**Assigned task:**
For every line in the data below that contains "signal", copy the line.

+ + + + +

==> config.mk <==
export PLATFORM = sky130hd
export DESIGN_NAME = dcache_line_bridge
export DESIGN_NICKNAME = d
export VERILOG_FILES = /design/src/dcache_pkg.sv /design/src/dcache_line_bridge.sv
export VERILOG_INCLUDE_DIRS = /design/src
export SDC_FILE = /design/constraint.sdc
export NUM_CORES = 1
export LEC_CHECK = 0
export ABC_AREA = 1
export BUFFER_PORTS_ARGS = -buffer_cell sky130_fd_sc_hd__buf_2
export CAP_MARGIN = 20
export CELL_PAD_IN_SITES_DETAIL_PLACEMENT = 1
export CELL_PAD_IN_SITES_GLOBAL_PLACEMENT = 2
export CORE_MARGIN = 2
export CORE_UTILIZATION = 33
export DETAILED_ROUTE_END_ITERATION = 7
export GPL_TIMING_DRIVEN = 0
export PLACE_DENSITY_LB_ADDON = 0.1
export SYNTH_ARGS = -nofsm -noshare
export SYNTH_HDL_FRONTEND = slang
export SYNTH_SLANG_ARGS = --single-unit
==> constraint.sdc <==
create_clock -name clk -period 10.86 [get_ports clk]
set_input_delay 2.172 -clock clk [delete_from_list [all_inputs] [get_ports clk]]
set_output_delay 2.172 -clock clk [all_outputs]
set_load 0.05 [all_outputs]
==> src/dcache_params.svh <==
`ifndef DCACHE_PARAMS_SVH
`define DCACHE_PARAMS_SVH

// ======================================================================
// cache geometry
// ======================================================================

`define DC_ADDR_W      32                              // byte address
`define DC_WORD_W      32
`define DC_LINE_WORDS  8
`define DC_LINE_W      (`DC_WORD_W * `DC_LINE_WORDS)   // 256 bits

`define DC_SETS        16                              // direct mapped
`define DC_INDEX_W     4

// address bits above index and line offset
`define DC_TAG_W       23

`endif

==> src/dcache_pkg.sv <==
package dcache_pkg;

`include "dcache_params.svh"

    // line operations handed to the line bridge
    typedef enum logic [1:0] {
        op_line_read  = 2'd0,   // refill
        op_line_write = 2'd1,   // dirty eviction
        op_word_write = 2'd2    // store miss, no allocate
    } mem_op_e;

    // one entry of the tag store
    typedef struct packed {
        logic                 valid;
        logic                 dirty;
        logic [`DC_TAG_W-1:0] tag;
    } tag_entry_t;

    // word 0 sits in the low bits
    typedef logic [`DC_LINE_W-1:0] line_t;

endpackage

==> src/dcache_line_bridge.sv <==
`timescale 1ns/1ps

`include "dcache_params.svh"

module dcache_line_bridge
    import dcache_pkg::*;
(
    input  logic                  clk,
    input  logic                  reset,

    // controller side
    input  logic                  op_valid,
    input  mem_op_e               op_code,
    input  logic [`DC_ADDR_W-1:0] op_addr,
    input  line_t                 op_wline,
    input  logic [`DC_WORD_W-1:0] op_wword,
    output logic                  op_ready,
    output logic                  op_done,
    output line_t                 op_rline,

    // word-wide memory port
    output logic [`DC_ADDR_W-1:0] mem_addr,
    output logic                  mem_read,
    output logic                  mem_write,
    output logic [`DC_WORD_W-1:0] mem_wdata,
    input  logic [`DC_WORD_W-1:0] mem_rdata,
    input  logic                  mem_valid
);

    localparam int ADDR_W = `DC_ADDR_W;
    localparam int WORD_W = `DC_WORD_W;
    localparam int BEAT_W = $clog2(`DC_LINE_WORDS);
    localparam int OFF_W  = BEAT_W + $clog2(`DC_WORD_W / 8);   // byte offset in a line

    typedef enum logic [1:0] {
        st_idle,
        st_line_read,
        st_line_write,
        st_word_write
    } state_e;

    state_e              state;
    logic [BEAT_W-1:0]   beat;          // advances on acknowledge only
    logic                last_beat;
    logic                accept;

    logic [ADDR_W-1:0]   addr_q;        // line base, or word address
    line_t               wline_q;
    logic [WORD_W-1:0]   wword_q;
    line_t               rline_q;

    assign accept    = (state == st_idle) && op_valid;
    assign last_beat = (state == st_word_write) || (beat == BEAT_W'(`DC_LINE_WORDS - 1));

    // ======================================================================
    // sequencing
    // ======================================================================

    always_ff @(posedge clk) begin
        if (reset) begin
            state   <= st_idle;
            beat    <= '0;
            op_done <= 1'b0;
        end else begin
            op_done <= 1'b0;
            case (state)
                st_idle: begin
                    if (op_valid) begin
                        beat <= '0;
                        case (op_code)
                            op_line_read:  state <= st_line_read;
                            op_line_write: state <= st_line_write;
                            default:       state <= st_word_write;
                        endcase
                    end
                end
                default: begin
                    // a beat completes when memory acknowledges it
                    if (mem_valid) begin
                        if (last_beat) begin
                            state   <= st_idle;
                            beat    <= '0;
                            op_done <= 1'b1;
                        end else begin
                            beat <= beat + 1'b1;
                        end
                    end
                end
            endcase
        end
    end

    // operation payload and read buffer
    always_ff @(posedge clk) begin
        if (accept) begin
            if (op_code == op_word_write) begin
                addr_q <= op_addr;
            end else begin
                addr_q <= {op_addr[ADDR_W-1:OFF_W], {OFF_W{1'b0}}};
            end
            wline_q <= op_wline;
            wword_q <= op_wword;
        end
        if (state == st_line_read && mem_valid) begin
            rline_q[beat*WORD_W +: WORD_W] <= mem_rdata;    // slot of the acked beat
        end
    end

    // ======================================================================
    // memory command, decoded from registered state
    // ======================================================================

    assign mem_read  = (state == st_line_read);
    assign mem_write = (state == st_line_write) || (state == st_word_write);
    assign mem_addr  = addr_q + (ADDR_W'(beat) << 2);     // beat stays 0 on a word write
    assign mem_wdata = (state == st_word_write) ? wword_q
                                                : wline_q[beat*WORD_W +: WORD_W];

    assign op_ready = (state == st_idle);
    assign op_rline = rline_q;

endmodule

# Word-level counts from Yosys, hierarchy flattened
# Index checks and enable logic that the tools add are counted.
# totals
reg_bits	582
in_bits	358
out_inout_bits	324
wordCells	45
# classes
add_sub_neg	3
n_eq_ne	7
shift	3
muxes	12
n_bitwise	1
n_reduce_logical	11
# ops
cell	n
$bwmux W256	1
$shift A32 B34 Y256 const A	1
$shiftx A256 B9 Y32	1
$shiftx A32 B34 Y256	1
$neg A8 Y34	1
$add A32 B5 Y32	1
$mux W32	1
$mux W3	4
$mux W2	4
$eq A2 B2 Y1 const B	3
$eq A2 B1 Y1 const B	2
$logic_not A2 Y1	2
$pmux W2 S2	1
$reduce_bool A2 Y1	2
$add A3 B1 Y3 const B	1
$eq A3 B3 Y1 const B	1
$reduce_and A3 Y1	1
$reduce_or A3 Y1	1
$logic_and A1 B1 Y1	2
$logic_or A1 B1 Y1	2
$ne A2 B2 Y1 const B	1
$reduce_and A2 Y1	1
$mux W1	1
$not A1 Y1	1

# Logic depth before layout (Yosys ltp)
# depth
depth_word	5
depth_mapped	13
ltp_nobuf	11

# Worst setup path before layout
# Ideal clock, no wire load.
# synth_timing
path_kind	input port to flip-flop
start	in op_valid
end	reg state[0]
t_arrival_ps	9449
required_ps	10756
slack_ps	1307
stages	4
n_path_buf	0
path_cell_list	nand2_1 > inv_1 > o21ai_0 > o22ai_1
# synth_between
elab_chain_len	2
# synth_lines
item	line	source
from (decl)	dcache_line_bridge.sv:12	input logic op_valid,
$ne A2 B2 Y1 (no line)	--	
$reduce_and A3 Y1 (no line)	--	
to (signal assigned)	dcache_line_bridge.sv:61	state <= st_idle;
to (signal assigned)	dcache_line_bridge.sv:71	op_line_read: state <= st_line_read;
to (signal assigned)	dcache_line_bridge.sv:72	op_line_write: state <= st_line_write;
to (decl)	dcache_line_bridge.sv:42	state_e state;
# No other way between the ends.
# A chain may end at the register's enable or synchronous reset.

# Worst setup path in the final report
# layout_timing
start	reg beat[1]
end	out mem_addr[22]
# layout_between
elab_chain_len	1
# layout_lines
item	line	source
from (decl)	dcache_line_bridge.sv:43	logic [BEAT_W-1:0] beat;
from (signal assigned)	dcache_line_bridge.sv:85	beat <= beat + 1'b1;
$add A32 B5 Y32	dcache_line_bridge.sv:115	assign mem_addr = addr_q + (ADDR_W'(beat) << 2);
to (decl)	dcache_line_bridge.sv:22	output logic [`DC_ADDR_W-1:0] mem_addr,
# No other way between the ends.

+ + + + +

**Exercise answer:**
to (signal assigned)	dcache_line_bridge.sv:61	state <= st_idle;
to (signal assigned)	dcache_line_bridge.sv:71	op_line_read: state <= st_line_read;
to (signal assigned)	dcache_line_bridge.sv:72	op_line_write: state <= st_line_write;
from (signal assigned)	dcache_line_bridge.sv:85	beat <= beat + 1'b1;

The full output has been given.